11-05-2020

Architecture, the pandemic and the future of design: Studio Bressan-Botter

Studio Botter,

Medical Emergency Covid19,

In only a few months, everything has changed completely. Even the world of architecture. In search of possible new scenarios, Floornature opens the discussion of a new approach to design for a time of public health emergency, publishing a series of interviews with architects all over the world.
How are the big studios organising their work, and what has been the impact of the current situation on smaller architectural practices?
What does it mean to design infrastructure, cultural centres and living spaces while avoiding social contact?
Might the resilience we seek in buildings also be applicable to the profession of architect?
Here are the architects’ responses, some in text form and others in videos, in the usual style of our portal.



Architecture, the pandemic and the future of design: Studio Bressan-Botter

Studio Bressan-Botter: Andrea Botter & Emanuele Bressan

1. How did your firm handle the lockdown?

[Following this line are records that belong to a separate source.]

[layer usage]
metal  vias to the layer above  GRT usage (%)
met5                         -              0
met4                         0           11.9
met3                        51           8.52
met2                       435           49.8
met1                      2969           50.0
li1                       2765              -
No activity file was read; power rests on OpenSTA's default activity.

Even before the executive decree imposing the regulations for the prevention of contagion, both our offices were organised to allow people to work from home. They both already had experience with remote working, and we have used today’s information systems to extend this to our employees’ home offices.
We have come up against plenty of difficulties, though, and we do hope the situation will return to normal as soon as possible.
What worries us the most is the uncertainty about when we will be able to reopen.
We are optimistic, however, and we’re taking advantage of this necessary shutdown to reorganise and improve our work, spending our time on new creative research now that our phones are not constantly ringing.

2. What new forms of work are you experimenting with and how about the results?
The intensity of our ordinary work is considerably lower because all the construction sites and administrative offices have shut down.
We’re taking advantage of this time to conduct new research and look into new projects which stimulate our creativity (such as designing objects or projects for our own homes and offices). Unlike the usual dynamics of our work, with very strict deadlines, we can now take the time to design something for ourselves, working on our own cultural and compositional studies so that we will be able to supply an even better service once things get going again. We need to reinvent ourselves, and we’re taking advantage of this time to reorganise our offices.

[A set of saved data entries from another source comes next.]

<file path="src/rtl/mc_pkg.sv">
// Shared encodings for the multi-cycle MIPS-subset control unit:
// opcode/func constants, ALU operation codes, FSM state codes and the
// instruction-class enum produced by mc_decode.
package mc_pkg;

  // Opcodes, instruction[31:26]
  localparam logic [5:0] OP_R    = 6'b000000;
  localparam logic [5:0] OP_J    = 6'b000010;
  localparam logic [5:0] OP_JAL  = 6'b000011;
  localparam logic [5:0] OP_BEQ  = 6'b000100;
  localparam logic [5:0] OP_BNE  = 6'b000101;
  localparam logic [5:0] OP_ADDI = 6'b001000;
  localparam logic [5:0] OP_ANDI = 6'b001100;
  localparam logic [5:0] OP_ORI  = 6'b001101;
  localparam logic [5:0] OP_XORI = 6'b001110;
  localparam logic [5:0] OP_LUI  = 6'b001111;
  localparam logic [5:0] OP_LW   = 6'b100011;
  localparam logic [5:0] OP_SW   = 6'b101011;

  // R-type func codes, instruction[5:0]
  localparam logic [5:0] FN_ADD = 6'b100000;
  localparam logic [5:0] FN_SUB = 6'b100010;
  localparam logic [5:0] FN_AND = 6'b100100;
  localparam logic [5:0] FN_OR  = 6'b100101;
  localparam logic [5:0] FN_XOR = 6'b100110;
  localparam logic [5:0] FN_SLL = 6'b000000;
  localparam logic [5:0] FN_SRL = 6'b000010;
  localparam logic [5:0] FN_SRA = 6'b000011;
  localparam logic [5:0] FN_JR  = 6'b001000;
  localparam logic [5:0] FN_HAM = 6'b111111;

  // ALU operation codes (consumer is the ALU's aluc input)
  localparam logic [3:0] ALU_ADD = 4'b0000;
  localparam logic [3:0] ALU_SUB = 4'b0100;
  localparam logic [3:0] ALU_AND = 4'b0001;
  localparam logic [3:0] ALU_OR  = 4'b0101;
  localparam logic [3:0] ALU_XOR = 4'b0010;
  localparam logic [3:0] ALU_LUI = 4'b0110;
  localparam logic [3:0] ALU_SLL = 4'b0011;
  localparam logic [3:0] ALU_SRL = 4'b0111;
  localparam logic [3:0] ALU_SRA = 4'b1111;
  localparam logic [3:0] ALU_HAM = 4'b1011;

  // FSM state encoding
  localparam logic [2:0] ST_IF  = 3'd0;
  localparam logic [2:0] ST_ID  = 3'd1;
  localparam logic [2:0] ST_EXE = 3'd2;
  localparam logic [2:0] ST_MEM = 3'd3;
  localparam logic [2:0] ST_WB  = 3'd4;

  typedef enum logic [2:0] {
    CL_RALU    = 3'd0,
    CL_IALU    = 3'd1,
    CL_LOAD    = 3'd2,
    CL_STORE   = 3'd3,
    CL_BRANCH  = 3'd4,
    CL_JUMP    = 3'd5,
    CL_ILLEGAL = 3'd6
  } instr_class_e;

  // Shift-type R instructions take the shift amount as ALU operand A
  function automatic logic is_shift_fn(input logic [5:0] fn);
    return (fn == FN_SLL) || (fn == FN_SRL) || (fn == FN_SRA);
  endfunction

endpackage

</file>
<file path="src/rtl/mc_decode.sv">
// Combinational instruction decoder: classifies op/func and produces the
// ALU code and the operand/destination qualifiers used by the FSM.
// HAM_EN: when defined, R-type func 111111 decodes as HAM; otherwise illegal.
module mc_decode
  import mc_pkg::*;
(
  input  logic [5:0]   op,
  input  logic [5:0]   func,
  output instr_class_e cls,
  output logic [3:0]   aluc,
  output logic         shift,
  output logic         sext,
  output logic         regrt
);

  // Decode op/func into class, ALU code and operand qualifiers
  always_comb begin
    cls   = CL_ILLEGAL;
    aluc  = ALU_ADD;
    shift = 1'b0;
    sext  = 1'b0;
    regrt = 1'b0;
    case (op)
      OP_R: begin
        cls   = CL_RALU;
        shift = is_shift_fn(func);
        case (func)
          FN_ADD:  aluc = ALU_ADD;
          FN_SUB:  aluc = ALU_SUB;
          FN_AND:  aluc = ALU_AND;
          FN_OR:   aluc = ALU_OR;
          FN_XOR:  aluc = ALU_XOR;
          FN_SLL:  aluc = ALU_SLL;
          FN_SRL:  aluc = ALU_SRL;
          FN_SRA:  aluc = ALU_SRA;
          FN_JR:   cls  = CL_JUMP;
`ifdef HAM_EN
          FN_HAM:  aluc = ALU_HAM;
`endif
          default: cls  = CL_ILLEGAL;
        endcase
      end
      OP_J, OP_JAL:   cls = CL_JUMP;
      OP_BEQ, OP_BNE: begin
        cls  = CL_BRANCH;
        aluc = ALU_SUB;
      end
      OP_ADDI: begin cls = CL_IALU; aluc = ALU_ADD; sext = 1'b1; regrt = 1'b1; end
      OP_ANDI: begin cls = CL_IALU; aluc = ALU_AND; regrt = 1'b1; end
      OP_ORI:  begin cls = CL_IALU; aluc = ALU_OR;  regrt = 1'b1; end
      OP_XORI: begin cls = CL_IALU; aluc = ALU_XOR; regrt = 1'b1; end
      OP_LUI:  begin cls = CL_IALU; aluc = ALU_LUI; regrt = 1'b1; end
      OP_LW:   begin cls = CL_LOAD;  sext = 1'b1; regrt = 1'b1; end
      OP_SW:   begin cls = CL_STORE; sext = 1'b1; end
      default: cls = CL_ILLEGAL;
    endcase
  end

endmodule

</file>
<file path="src/rtl/mc_control.sv">
// Multi-cycle control FSM (IF/ID/EXE/MEM/WB) for the MIPS-subset CPU.
// All datapath controls are combinational from state, op, func, z, mem_ready.
// HAM_EN: enables the HAM R-type instruction (func 111111) in mc_decode.
// NONE_ILLEGAL_WAIT: IF cycles inserted after an illegal op before refetch.
module mc_control
  import mc_pkg::*;
#(
  parameter int unsigned NONE_ILLEGAL_WAIT = 0
) (
  input  logic       clock,
  input  logic       resetn,
  input  logic [5:0] op,
  input  logic [5:0] func,
  input  logic       z,
  input  logic       mem_ready,
  output logic       wpc,
  output logic       wir,
  output logic       wmem,
  output logic       wreg,
  output logic       iord,
  output logic       regrt,
  output logic       m2reg,
  output logic       jal,
  output logic       sext,
  output logic       shift,
  output logic       alusrca,
  output logic [1:0] alusrcb,
  output logic [1:0] pcsource,
  output logic [3:0] aluc,
  output logic [2:0] state,
  output logic       illegal
);

  localparam int unsigned WW = (NONE_ILLEGAL_WAIT > 0) ? $clog2(NONE_ILLEGAL_WAIT + 1) : 1;
  localparam logic [WW-1:0] WAIT_LOAD = WW'(NONE_ILLEGAL_WAIT);

  logic [2:0]    state_q, state_d;
  logic [WW-1:0] wait_q, wait_d;

  instr_class_e dec_cls;
  logic [3:0]   dec_aluc;
  logic         dec_shift, dec_sext, dec_regrt;

  mc_decode u_decode (
    .op    (op),
    .func  (func),
    .cls   (dec_cls),
    .aluc  (dec_aluc),
    .shift (dec_shift),
    .sext  (dec_sext),
    .regrt (dec_regrt)
  );

  assign state = state_q;

  // Next-state and datapath control generation; reset forces IF with all controls low
  always_comb begin
    state_d  = state_q;
    wait_d   = wait_q;
    wpc      = 1'b0;
    wir      = 1'b0;
    wmem     = 1'b0;
    wreg     = 1'b0;
    iord     = 1'b0;
    regrt    = 1'b0;
    m2reg    = 1'b0;
    jal      = 1'b0;
    sext     = 1'b0;
    shift    = 1'b0;
    alusrca  = 1'b0;
    alusrcb  = 2'b00;
    pcsource = 2'b00;
    aluc     = ALU_ADD;
    illegal  = 1'b0;
    if (!resetn) begin
      state_d = ST_IF;
      wait_d  = '0;
    end else begin
      case (state_q)
        ST_IF: begin
          alusrcb = 2'b01;
          if (wait_q != '0) begin
            wait_d = wait_q - WW'(1);
          end else if (mem_ready) begin
            wir     = 1'b1;
            wpc     = 1'b1;
            state_d = ST_ID;
          end else begin
            state_d = ST_IF;
          end
        end
        ST_ID: begin
          // Precompute the branch target into ALUout
          alusrcb = 2'b11;
          sext    = 1'b1;
          if (dec_cls == CL_JUMP) begin
            wpc     = 1'b1;
            state_d = ST_IF;
            if (op == OP_R) begin
              pcsource = 2'b11;
            end else begin
              pcsource = 2'b10;
              wreg     = (op == OP_JAL);
              jal      = (op == OP_JAL);
            end
          end else if (dec_cls == CL_ILLEGAL) begin
            illegal = 1'b1;
            wait_d  = WAIT_LOAD;
            state_d = ST_IF;
          end else begin
            state_d = ST_EXE;
          end
        end
        ST_EXE: begin
          alusrca = 1'b1;
          aluc    = dec_aluc;
          case (dec_cls)
            CL_RALU: begin
              shift   = dec_shift;
              state_d = ST_WB;
            end
            CL_IALU: begin
              alusrcb = 2'b10;
              sext    = dec_sext;
              state_d = ST_WB;
            end
            CL_LOAD, CL_STORE: begin
              alusrcb = 2'b10;
              sext    = 1'b1;
              state_d = ST_MEM;
            end
            CL_BRANCH: begin
              pcsource = 2'b01;
              wpc      = (op == OP_BEQ) ? z : ~z;
              state_d  = ST_IF;
            end
            default: state_d = ST_IF;
          endcase
        end
        ST_MEM: begin
          iord = 1'b1;
          if (dec_cls == CL_STORE) begin
            wmem    = mem_ready;
            state_d = mem_ready ? ST_IF : ST_MEM;
          end else if (dec_cls == CL_LOAD) begin
            state_d = mem_ready ? ST_WB : ST_MEM;
          end else begin
            state_d = ST_IF;
          end
        end
        ST_WB: begin
          wreg    = 1'b1;
          regrt   = dec_regrt;
          m2reg   = (dec_cls == CL_LOAD);
          state_d = ST_IF;
        end
        default: state_d = ST_IF;
      endcase
    end
  end

  // State and illegal-wait registers with synchronous active-low reset
  always_ff @(posedge clock) begin
    if (!resetn) begin
      state_q <= ST_IF;
      wait_q  <= '0;
    end else begin
      state_q <= state_d;
      wait_q  <= wait_d;
    end
  end

endmodule

</file>
<file path="config.mk">
export PLATFORM = sky130hd
export DESIGN_NAME = mc_control
export DESIGN_NICKNAME = d
export VERILOG_FILES = /design/src/rtl/mc_pkg.sv /design/src/rtl/mc_decode.sv /design/src/rtl/mc_control.sv
export SDC_FILE = /design/constraint.sdc
export NUM_CORES = 1
export LEC_CHECK = 0
export CAP_MARGIN = 0
export CORE_UTILIZATION = 41
export CTS_BUF_LIST = sky130_fd_sc_hd__clkbuf_16
export CTS_CLUSTER_SIZE = 40
export DETAILED_ROUTE_END_ITERATION = 8
export PLACE_DENSITY = 0.78
export SYNTH_ARGS = -nofsm -noshare
export SYNTH_HDL_FRONTEND = slang
export SYNTH_SLANG_ARGS = --single-unit
</file>
<file path="constraint.sdc">
create_clock -name clock -period 2.6 [get_ports clock]
set_input_delay 0.26 -clock clock [delete_from_list [all_inputs] [get_ports clock]]
set_output_delay 0.26 -clock clock [all_outputs]
set_load 0.01 [all_outputs]
</file>
==> flow_summary_export.csv <==
group,metric,value,unit
critical_path,r2r-end,"state[2]$_SDFF_PN0_",
min_path,hold_class,"reg2reg",
clock_tree,clkTransAtPathRegs,40,ps
synthesis,synth_compound_area_share,27.8,%
synthesis,ys_async_sr_fraction,0,%
die,core,1940,sq um
detailed_routing,vias_per_cell,6.74,
layout,diodes,0,
detailed_routing,drtIter0Drc,131,
critical_path,path_depth,8,
detailed_routing,drcViolationCount,0,
grt,grt_pass1_vias,1408,
timing,final.setup.worst_slack,-106,ps
min_path,holdPathStages,2,
timing,finClkSkew,4.06,ps
timing,hold_ws,686,ps
critical_path,worst-path-max-fanout,3,
grt,grt_usage,43.7,%
critical_path,cpLargestDelayFamily,"simple AND/OR/NAND/NOR gates",
layout,area_delta_synth_final,110,%
timing,slew_viol_final,0,
clock_tree,htreeDepth,1,
synthesis,synth_nets,144,
critical_path,end_kind,"primary output",
synthesis,syn_avg_cell_area,6.61,sq um
timing,period_share,104,%
clock_tree,cts_tree,"yes",
pwr,p_leak,0.000731,uW
clock_tree,ctsHoldBuffers,0,
critical_path,path_cells,"buf_6, or2_4, or4_4, nor3b_4, or2_4, or3_4, a221oi_2, buf_2",
grt,grt_overflow,0,
place,dp_slack,-759,ps
die,rows,16,
critical_path,crit_top_cell,"or2_4",
detailed_routing,routedWlPerCell,22.9,microns
timing,min_period,2710,ps
run_status,violations,"negative setup slack",
place,io_buffers,38,
synthesis,synth_common_cells,"18 x nor2_1, 13 x nand2_1, 7 x a21oi_1, 7 x nor3_1, 5 x o21ai_0",
layout,layout-drive-gt1-share,45.9,%
pwr,cellPowerDensity,299,nW/um^2
synthesis,ys_types,47,
place,hpwl,2440,microns
critical_path,cpMaxStageDelayCell,"or4_4",
synthesis,yosysTopAreaCell,"nor2_1",
clock_tree,clockBufferDepth,2,
grt,grt_pass1_wl,6730,microns
synthesis,synthAdderAreaFrac,0,%
critical_path,path_class,"in2out",
place,gp_congestion,0.883,
detailed_routing,drtPass1Iterations,6,
synthesis,synthesis.instances,128,
die,die_y,47.4,microns
synthesis,yosys_warnings,0,
run,drv_cap,0,
timing,worst_pin_slew,362,ps
synthesis,ys_ff_latch,3,
die,io_pins,39,
critical_path,critPathArrivalTime,2450,ps
die,initial_core_util,43.6,%
timing,finalSetupViolCount,3,
clock_tree,clock_sinks,3,
critical_path,ff2ff_path_depth,3,
clock_tree,clock_latency,240,ps
synthesis,synth-edff-count,0,
critical_path,r2r_slack,1290,ps
timing,rsz0062_at_grt,"true",
synthesis,muxShareOfSynthArea,0,%
critical_path,slowest_delay,520,ps
timing,slew_headroom,75.6,%
timing,finalHoldViolCount,0,
synthesis,ys_seq_area_share,7.10,%
synthesis,synthSimpleGateAreaFrac,57.1,%
clock_tree,root_buffer,"clkbuf_16",
critical_path,endpoint,"pcsource[0]",
synthesis,netlist_area,846,sq um
clock_tree,cts_buffers,3,
die,die-area,2250,sq um
layout,fin_nets,226,
layout,finalNonFillerCells,236,
grt,grt_max_degree,12,
critical_path,crit-reg2reg-launch,"state[2]$_SDFF_PN0_",
timing,setup_tns,-132,ps
pwr,irDropWorstVdd,0.381,mV
synthesis,synth_xor_xnor_area_share,0,%
layout,largest_reg_flops,3,
detailed_routing,wl,5400,microns
die,die_w,47.4,microns
critical_path,required,2340,ps
synthesis,synth_top_area_share,7.99,%
synthesis,synth_top_family_by_area,"simple AND/OR/NAND/NOR gates",
critical_path,path_buf_inv,2,
critical_path,worstSetupStartpoint,"func[5]",
grt,antenna_found_initial,0,
synthesis,synth_area_leaders,"nor2_1 8.0%, dfxtp_1 7.1%, nand2_1 5.8%",
synthesis,synth_ff_type,"dfxtp_1",
timing,clock.fmax,370,MHz
synthesis,yosysMostFrequentCell,"nor2_1",
critical_path,worst_setup_path_start_kind,"primary input",
detailed_routing,vias,1591,
run_status,status,"finished, violations left",
detailed_routing,ant_nets,0,
place,dp.cells,224,
==> layout by cell type, fill, tap and decap left out, types with 2 or more instances in the layout <==
cell | Yosys | final
buf_6 | 2 | 7
buf_2 | 0 | 4
or2b_4 | 1 | 2
nand2_1 | 13 | 11
clkdlybuf4s15_1 | 0 | 2
nand2b_1 | 4 | 4
o21ai_0 | 5 | 4
clkbuf_2 | 1 | 5
a21oi_1 | 7 | 7
nor3b_1 | 2 | 2
dlygate4sd2_1 | 0 | 6
nor3_4 | 0 | 2
clkdlybuf4s50_1 | 0 | 19
nand3b_1 | 2 | 2
nor3_1 | 7 | 4
dfxtp_1 | 3 | 3
a31oi_1 | 3 | 2
nand4_1 | 2 | 2
nand2_2 | 0 | 2
and4_1 | 2 | 2
or2_2 | 2 | 2
or2_4 | 1 | 2
nand3_1 | 4 | 4
inv_1 | 2 | 3
clkbuf_16 | 0 | 3
and3_1 | 3 | 3
o2bb2ai_2 | 0 | 2
nor2_1 | 18 | 17
o31a_1 | 2 | 2
or4_4 | 2 | 3
or2b_2 | 4 | 3
buf_4 | 1 | 41
nand4b_1 | 4 | 4
==> what timing repair did <==
item | CTS | global route
resized for setup | 56 | 27
setup endpoints to repair | 13 | 13
pin swaps | 13 | 13
hold endpoints to repair | 0 | 0
setup buffers | 7 | 1
==> tightest hold or removal path, cell delays in order (launching register included) <==
cell	delay (ps)
dfxtp_1	300
buf_4	170
nor3b_1	150
==> per-layer routing <==
layer  part of all wire (%)  vias up  wire length [microns]  GRT usage [%]
met5                      0        -                      0              0
met4                    6.6        0                    356           29.7
met3                     11       51                    613           17.4
met2                     47      179                   2550           69.0
met1                     35      712                   1880           48.0
li1                       -      649                      -              -
==> layout make-up <==
class | instances | area (sq um)
multi-input cells | 115 | 888
repair buffers | 85 | 707
fillers | 86 | 166
clock buffers | 3 | 75.1
flip-flops and latches | 3 | 60.1
well taps | 27 | 33.8
inverters | 2 | 7.51
clock inverters | 1 | 3.75
==> cell families after synthesis <==
logic type | after synthesis
buf+inv | 10
simple gates | 82
flops | 3
compound gates | 33
==> worst min-delay path by stage <==
stage,startpoint,end
detailed placement,state[1]$_SDFF_PN0_,state[2]$_SDFF_PN0_
CTS,state[1]$_SDFF_PN0_,state[2]$_SDFF_PN0_
global placement,state[1]$_SDFF_PN0_,state[2]$_SDFF_PN0_
floorplan,mem_ready,state[0]$_SDFF_PN0_
finish,state[1]$_SDFF_PN0_,state[2]$_SDFF_PN0_
global route,state[1]$_SDFF_PN0_,state[2]$_SDFF_PN0_
==> metrics by stage <==
stage / instance area [sq um] / total power (uW) / util, %
after floorplan: 846 / 124 / -
after global placement: 1490 / 208 / 76.9
after detailed placement: 1490 / 214 / 76.9
after CTS: 1720 / 494 / 88.5
after global routing: 1780 / 555 / 91.4
final: 1780 / 530 / 91.4
==> power breakdown <==
part | switching [uW] | internal, uW
Clock | 61.9 | 200
Sequential | 1.10 | 47.6
Combinational | 114 | 106
Power figures use the tool's default switching activity.
==> edit: new RTL, same settings <==
Reset style: asynchronous (`resetn`), changed in one clocked block. Comments in the files are not updated.
--- a/src/rtl/mc_control.sv
+++ b/src/rtl/mc_control.sv
@@ -161,5 +161,5 @@
 
   // State and illegal-wait registers with synchronous active-low reset
-  always_ff @(posedge clock) begin
+  always_ff @(posedge clock or negedge resetn) begin
     if (!resetn) begin
       state_q <= ST_IF;
Behaviour: differs if resetn is asserted again (counterexample within 4 cycles, from zero or initial values and one cycle with resetn low); with resetn held inactive, the same outputs for 10 cycles.
==> edit against the unedited design <==
Setup slack better by 0.16 ns; synthesized area is 9.2% higher; combinational power decreased by 22%; wire length down 31%; sequential cell count unchanged; total power shrank 9.6%; clock power decreased by 2%; sequential share of layout area grew 1.2 points; critical path depth grew 1; cell area shrank 8.3%.
==> edit: results (changes against the unedited design) <==
hold crit path type -> primary input to asynchronous set/reset pin
via count -> 1370 (-14%)
number of diodes -> 0 (unchanged)
worst skew pair latency -> 0.23 ns
Final nets -> 220 (-2.7%)
total CTS buffers -> 3 (unchanged)
status -> completed
max reg flops -> 3 (unchanged)
worst-margin pin slew -> 0.471 ns (+0.109 ns)
Synth warnings -> 0 (unchanged)
Critical Path AT -> 2.28 ns (-0.17 ns)
placed cell areas -> 1500 um^2 (+0.17%)
leakage power figure -> 0.684 nW (-6.4%)
Unique masters post-synth -> 49 (+4.3%)
Synth Flop Type -> dfrtp_1
WHS -> 0.536 ns (-0.149 ns)
clock skew -> 0.00108 ns (-0.00298 ns)
Synth area leaders -> dfrtp_1 8.1%, nor2_1 8.1%, nor3_1 6.0%, o21ai_0 6.0%, nand2_1 4.9%
Clk pin slew, worst setup/hold paths -> 0.03 ns
port bufs -> 38 (unchanged)
first-pass GRT wire length -> 5.87 mm (-13%)
root buffer cell -> clkbuf_16
Max IR drop VDD -> 377 uV (-1.1%)
fillcell total -> 150 (+74%)
total track usage -> 31.3% (-12 points)
1st-iter DRT viols -> 43 (-67%)
RD Place Congestion -> 0.839 (-5.0%)
largest net degree at the start of global routing -> 10 (-2)
hpwl dp -> 2.40 mm (-1.7%)
WL per Instance -> 16.2 um (-29%)
Avg Vias per Cell -> 5.96 (-12%)
layout cells sized above 1 -> 27.1% (-19 points)
R2R Setup Slk -> 1.09 ns (-0.20 ns)
initial antenna violation count -> 0 (unchanged)
DRT Pass-1 Iters -> 6 (unchanged)
Syn Nets -> 154 (+6.9%)
vias in the first global route -> 1294 (-8.1%)
dpl ws -> -0.261 ns (+0.497 ns)
Mean Syn Cell Area -> 6.69 um^2 (+1.3%)
Post-synth ARST share -> 100% (+100 points)
setup ws final -> 0.0564 ns (+0.162 ns)
H-tree levels -> 1 (unchanged)
sequential area share after synthesis -> 8.13% (+1.0 points)
CP max FO -> 4 (+1)
most common library cells after synthesis -> 20 x nor2_1, 12 x nand2_1, 11 x nor3_1, 11 x o21ai_0, 6 x nand3_1
CTS max path bufs -> 2 (unchanged)
edit: through the flow:
stage | TNS (ns) | total power [W]
after CTS | 0 | 0.000465
after detailed placement | -1.32 | 0.000212
after global placement | -0.996 | 0.000207
after floorplan | 0 | 0.000130
final | 0 | 0.000479
after global routing | 0 | 0.000493
edit: cell type report:
class | instances | area, um^2 | area share, %
Clock inverter | 1 | 3.75 | 0.231
Sequential cell | 3 | 75.1 | 4.61
Multi-Input combinational cell | 122 | 820 | 50.3
Clock buffer | 3 | 75.1 | 4.61
Timing Repair Buffer | 69 | 602 | 37.0
Inverter | 5 | 18.8 | 1.15
Tap cell | 27 | 33.8 | 2.08
edit: worst max-delay path: stages:
cell             delay [ns]
clkdlybuf4s50_1        0.45
nor4b_4                0.32
nand4_1                0.23
o211ai_2               0.20
buf_4                  0.17
buf_4                  0.10
nor2_1                 0.04
a211oi_2               0.25
clkdlybuf4s15_1        0.27
edit: repair_timing:
item	in CTS	in global routing
buffers inserted	1	2
setup endpoints to repair	11	6
pin swaps	2	4
resized for setup	15	9
edit: power by group:
| group | total, W | switching [W] | internal [W] |
|---|---|---|---|
| clock network | 0.000256 | 0.0000566 | 0.000200 |
| logic | 0.000172 | 0.0000884 | 0.0000834 |
| registers | 0.0000513 | 0.00000320 | 0.0000481 |
edit: logic make-up (layout without fill, tap and decap cells):
| logic type | count (synthesis) | count (layout) | synth area share, % |
|---|---|---|---|
| and+or+nand+nor | 84 | 84 | 50.9 |
| AOI/OAI and AO/OA | 36 | 36 | 31.3 |
| buffers and inverters | 13 | 78 | 7.72 |
| DFF | 3 | 3 | 8.13 |
| xor gates and xnor gates | 2 | 2 | 1.90 |
edit: final timing paths:
| path | end | startpoint | cells after the start |
|---|---|---|---|
| setup / recovery | alusrcb[1] | func[4] | 9 |
| setup reg to reg | state[1] | state[1] | 4 |
| hold / removal | state[0] | resetn | 2 |
| max in group asynchronous | state[1] | resetn | 2 |
| hold reg to reg | state[2] | state[2] | 2 |
| min in group clock | state[2] | state[2] | 2 |
edit: routing by layer:
metal | vias to the layer above | share of wire, % | global-route usage, %
met4 | 0 | 4.1 | 12.4
met2 | 90 | 51 | 60.5
met1 | 623 | 38 | 32.9
li1 | 641 | - | -
met5 | - | 0 | 0
met3 | 16 | 6.5 | 5.56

3. How do you think this experience will affect the future management of an architectural practice?

The experimentation and co-existence with new forms of remote working that we are having to use at this time have allowed us to discover the potential and the limitations of this way of working. If properly organised and supported by appropriate information technology tools, it can become a way of working that we will be able to use more and more often.
We hope that these forms of remote work will also bring a reduction in the biblical time scale of red tape in this country.
In any case, an architect is a craftsperson. Relationship with place and context, dialogue with workers on the construction site, and the tactile, olfactory and spatial qualities of materials are interactions the architect cannot do without.